Masked Reviewer ID: Assigned_Reviewer_1
Review:
Question 
Paper Summary The paper proposes a block-coordinate descent algorithm for LP relaxation of the graph matching problem for feature matching. The proposed LP relaxation consists of the classical local polytope relaxation of the underlying pairwise graphical model plus the linear uniqueness constraints corresponding to the matching. By dualizing both the local polytope constraints and the uniqueness constraints one obtains two groups of dual variables - those called "messages" in MAP-inference (energy minimization) for graphical models and those corresponding to the uniqueness constraints ("matching-duals"). The overall block-coordinate optimization consists of alternating optimization w.r.t. the "messages" and "matching duals". Optimization w.r.t. "messages" itself is done in the coordinate descent fashion, in the MPLP-style algorithm. Optimization w.r.t. "matching duals" is done with hungarian matching algorithm.

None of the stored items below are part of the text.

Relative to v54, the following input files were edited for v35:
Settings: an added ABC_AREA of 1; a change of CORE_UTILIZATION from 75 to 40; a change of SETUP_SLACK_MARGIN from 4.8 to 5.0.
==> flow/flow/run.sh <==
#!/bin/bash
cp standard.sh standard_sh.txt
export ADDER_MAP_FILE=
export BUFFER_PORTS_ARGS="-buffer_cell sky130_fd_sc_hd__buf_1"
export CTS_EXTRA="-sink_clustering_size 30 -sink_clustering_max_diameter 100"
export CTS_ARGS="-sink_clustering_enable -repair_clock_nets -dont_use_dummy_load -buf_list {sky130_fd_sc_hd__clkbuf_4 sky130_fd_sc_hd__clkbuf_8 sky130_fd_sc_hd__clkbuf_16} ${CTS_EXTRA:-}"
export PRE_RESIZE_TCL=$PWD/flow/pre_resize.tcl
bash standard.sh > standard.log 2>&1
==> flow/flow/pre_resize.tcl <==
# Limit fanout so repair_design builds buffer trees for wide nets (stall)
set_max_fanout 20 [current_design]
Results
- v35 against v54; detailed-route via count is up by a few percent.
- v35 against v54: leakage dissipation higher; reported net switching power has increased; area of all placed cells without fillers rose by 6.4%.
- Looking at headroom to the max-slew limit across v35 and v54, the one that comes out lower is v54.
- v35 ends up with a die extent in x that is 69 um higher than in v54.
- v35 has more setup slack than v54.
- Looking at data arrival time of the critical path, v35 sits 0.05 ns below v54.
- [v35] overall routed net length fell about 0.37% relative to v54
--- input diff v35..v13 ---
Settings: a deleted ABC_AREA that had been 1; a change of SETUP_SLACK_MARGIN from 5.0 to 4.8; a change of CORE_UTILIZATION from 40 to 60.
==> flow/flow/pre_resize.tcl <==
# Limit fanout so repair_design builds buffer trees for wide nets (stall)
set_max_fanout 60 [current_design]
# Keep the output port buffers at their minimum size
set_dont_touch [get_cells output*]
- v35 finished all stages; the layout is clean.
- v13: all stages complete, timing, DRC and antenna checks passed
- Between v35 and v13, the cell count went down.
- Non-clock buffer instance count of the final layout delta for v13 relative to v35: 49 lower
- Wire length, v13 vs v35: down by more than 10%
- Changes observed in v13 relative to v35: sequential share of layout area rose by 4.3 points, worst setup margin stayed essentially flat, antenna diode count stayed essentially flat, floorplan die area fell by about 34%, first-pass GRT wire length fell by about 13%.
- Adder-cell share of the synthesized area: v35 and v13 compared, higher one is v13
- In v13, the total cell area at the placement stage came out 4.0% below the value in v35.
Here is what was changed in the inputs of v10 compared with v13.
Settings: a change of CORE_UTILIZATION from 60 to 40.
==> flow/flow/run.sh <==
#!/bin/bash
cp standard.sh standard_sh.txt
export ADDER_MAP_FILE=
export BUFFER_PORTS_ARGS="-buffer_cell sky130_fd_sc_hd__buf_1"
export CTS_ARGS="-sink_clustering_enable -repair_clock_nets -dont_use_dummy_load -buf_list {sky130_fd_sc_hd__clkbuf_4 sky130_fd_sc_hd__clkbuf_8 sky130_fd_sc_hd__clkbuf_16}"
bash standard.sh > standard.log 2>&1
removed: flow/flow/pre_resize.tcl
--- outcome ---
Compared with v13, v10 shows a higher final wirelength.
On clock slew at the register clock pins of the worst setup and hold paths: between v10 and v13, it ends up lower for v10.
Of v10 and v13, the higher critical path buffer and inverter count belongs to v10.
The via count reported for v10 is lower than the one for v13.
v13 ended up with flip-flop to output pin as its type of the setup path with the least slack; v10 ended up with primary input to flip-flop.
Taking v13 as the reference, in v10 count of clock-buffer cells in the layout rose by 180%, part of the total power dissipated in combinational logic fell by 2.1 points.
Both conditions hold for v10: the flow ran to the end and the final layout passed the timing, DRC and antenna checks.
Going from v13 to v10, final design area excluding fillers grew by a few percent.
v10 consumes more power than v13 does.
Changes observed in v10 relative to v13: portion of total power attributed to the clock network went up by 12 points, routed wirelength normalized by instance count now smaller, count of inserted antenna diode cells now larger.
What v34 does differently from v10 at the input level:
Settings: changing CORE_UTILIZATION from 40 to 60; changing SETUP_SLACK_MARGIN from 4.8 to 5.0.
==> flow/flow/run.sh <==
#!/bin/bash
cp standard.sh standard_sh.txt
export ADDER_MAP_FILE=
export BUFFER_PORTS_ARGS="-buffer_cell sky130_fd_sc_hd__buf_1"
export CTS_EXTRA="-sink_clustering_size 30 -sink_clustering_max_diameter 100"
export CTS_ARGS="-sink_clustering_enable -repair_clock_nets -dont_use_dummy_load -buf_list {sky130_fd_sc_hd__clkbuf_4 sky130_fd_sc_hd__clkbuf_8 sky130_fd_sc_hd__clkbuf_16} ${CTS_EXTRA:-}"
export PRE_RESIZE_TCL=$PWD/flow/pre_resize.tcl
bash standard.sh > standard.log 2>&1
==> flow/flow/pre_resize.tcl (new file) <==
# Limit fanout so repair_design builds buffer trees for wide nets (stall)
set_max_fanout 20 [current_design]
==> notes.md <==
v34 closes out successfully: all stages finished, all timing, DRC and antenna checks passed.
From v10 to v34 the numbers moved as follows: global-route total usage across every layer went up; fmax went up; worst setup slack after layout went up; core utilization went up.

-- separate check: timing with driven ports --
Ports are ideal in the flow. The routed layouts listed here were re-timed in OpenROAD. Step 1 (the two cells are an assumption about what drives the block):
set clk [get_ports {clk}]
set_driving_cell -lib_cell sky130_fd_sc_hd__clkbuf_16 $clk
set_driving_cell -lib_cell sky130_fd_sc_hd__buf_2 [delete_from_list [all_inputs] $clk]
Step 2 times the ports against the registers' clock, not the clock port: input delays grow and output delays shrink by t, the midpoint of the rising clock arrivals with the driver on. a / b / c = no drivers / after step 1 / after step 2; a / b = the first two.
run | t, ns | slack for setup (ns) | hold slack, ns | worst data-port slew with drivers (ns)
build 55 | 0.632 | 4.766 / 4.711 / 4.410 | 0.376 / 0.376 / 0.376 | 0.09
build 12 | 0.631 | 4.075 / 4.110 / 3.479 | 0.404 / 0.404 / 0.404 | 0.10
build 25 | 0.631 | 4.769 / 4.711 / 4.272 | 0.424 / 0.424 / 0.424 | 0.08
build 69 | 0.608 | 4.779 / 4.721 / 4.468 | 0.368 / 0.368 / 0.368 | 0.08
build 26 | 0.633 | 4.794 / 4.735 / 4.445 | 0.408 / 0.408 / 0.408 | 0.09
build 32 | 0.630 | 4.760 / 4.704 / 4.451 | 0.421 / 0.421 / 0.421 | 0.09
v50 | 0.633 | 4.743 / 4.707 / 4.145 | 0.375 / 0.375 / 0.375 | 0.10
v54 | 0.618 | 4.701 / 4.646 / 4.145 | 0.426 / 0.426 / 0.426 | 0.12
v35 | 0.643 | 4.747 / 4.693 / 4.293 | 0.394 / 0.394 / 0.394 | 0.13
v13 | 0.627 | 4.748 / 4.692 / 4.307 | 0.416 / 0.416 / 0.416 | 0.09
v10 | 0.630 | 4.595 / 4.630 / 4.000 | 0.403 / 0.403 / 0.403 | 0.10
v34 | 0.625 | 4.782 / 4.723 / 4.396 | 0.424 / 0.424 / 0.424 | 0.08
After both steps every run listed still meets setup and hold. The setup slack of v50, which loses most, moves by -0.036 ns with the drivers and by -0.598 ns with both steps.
Source: an optimization exercise on an open RTL-to-GDS flow (aim: small area, a short achievable clock period and few clock cycles). Production flows keep margins and buffers that such runs may drop.
At most, simulation tests tie the RTL to the original design; equivalence was not proved.
Function not checked in run 1: the RTL went through the layout flow alone.
Power is estimated from default activity; no workload was simulated.

## flow/run.sh

```bash
#!/bin/bash
# synth_recipe.tcl (not shown) runs the flow's synth.tcl, then flattens the netlist and writes it again
# the make line also repeats each setting of config.mk as NAME=value (left out here)
make -C /OpenROAD-flow-scripts/flow DESIGN_CONFIG=/design/flow/config.mk WORK_HOME=/design/flow/orfs CLKGATE_MAP_FILE= SYNTH_SCRIPT=/design/flow/synth_recipe.tcl finish
```

## flow/config.mk

```make
export PLATFORM = sky130hd
export DESIGN_NAME = rv_core
export DESIGN_NICKNAME = rv_core
export VERILOG_FILES = /design/flow/design.v
export SDC_FILE = /design/flow/constraint.sdc
export NUM_CORES = 4
export LEC_CHECK = 0
export ABC_CLOCK_PERIOD_IN_PS = 4000
export CAP_MARGIN = 20
export CORE_MARGIN = 2
export CORE_UTILIZATION = 40
export SETUP_SLACK_MARGIN = 2.0
export SLEW_MARGIN = 20
```

## flow/constraint.sdc

```tcl
create_clock -name core_clock -period 6.8 [get_ports {clk}]
set_input_delay 1.3600 -clock core_clock [delete_from_list [all_inputs] [get_ports {clk}]]
set_output_delay 1.3600 -clock core_clock [all_outputs]
set_load 0.01 [all_outputs]
```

The whole algorithm is used as a basis for a branch-and-bound scheme to obtain possibly good approximate or exact solutions.
Paper Strengths. Please discuss the positive aspects of the paper. Be sure to comment on the paper's novelty, technical correctness, clarity and experimental evaluation. Notice that different papers may need different levels of evaluation: a theoretical paper may need no experiments, while a paper presenting a new approach to a known problem may require thorough comparisons to existing methods. Also, please make sure to justify your comments in great detail. For example, if you think the paper is novel, not only say so, but also explain in detail why you think this is the case. The proposed approach is theoretically sound and well-written. Though the paper is quite technical, it is easy to read and understand. The experimental evaluation is sufficiently reach to suggest that the method has a practical value and outperforms a number of state-of-the-art competitors at least on the considered datasets.
Paper Weaknesses. Please discuss the negative aspects of the paper: lack of novelty or clarity, technical errors, insufficient experimental evaluation, etc. Justify your comments in great detail. If you think the paper is not novel, explain why and give a reference to prior work. Keep in mind that novelty can take a number of forms; a paper may be novel in terms of the method, the problem, the theory, analysis for an existing problem, or the empirical evaluation. If you think there is an error in the paper, explain in detail why it is an error. If you think the experimental evaluation is insufficient, remember that theoretical results/ideas are essential to CVPR and that a theoretical paper need not have experiments. It is *not* okay to reject a paper because it did not outperform other existing algorithms, especially if the theory is novel and interesting. It is not reasonable to ask for comparisons with unpublished, non peer reviewed papers (e.g. ArXiv) or papers published after the CVPR'16 deadline. 1. Relation of the relaxation solver (the main proposed algorithm) and the branch-and-bound procedure must be described in more details: did you run the relaxation solver of each branching step to get the bound or you used the easily computable bound based on the already computed dual variables? In the second case, how the performance of the algorithm would change when one would use more iterations of the relaxation before the branch-and-bound stage? How tight is the proposed relaxation, in other words, how different is the solution delivered by the relaxation solver itself if it is run till convergence?
Please provide the plots which show how the evolving of the primal and dual values in time in comparison to the DD method, as the nearest competitor.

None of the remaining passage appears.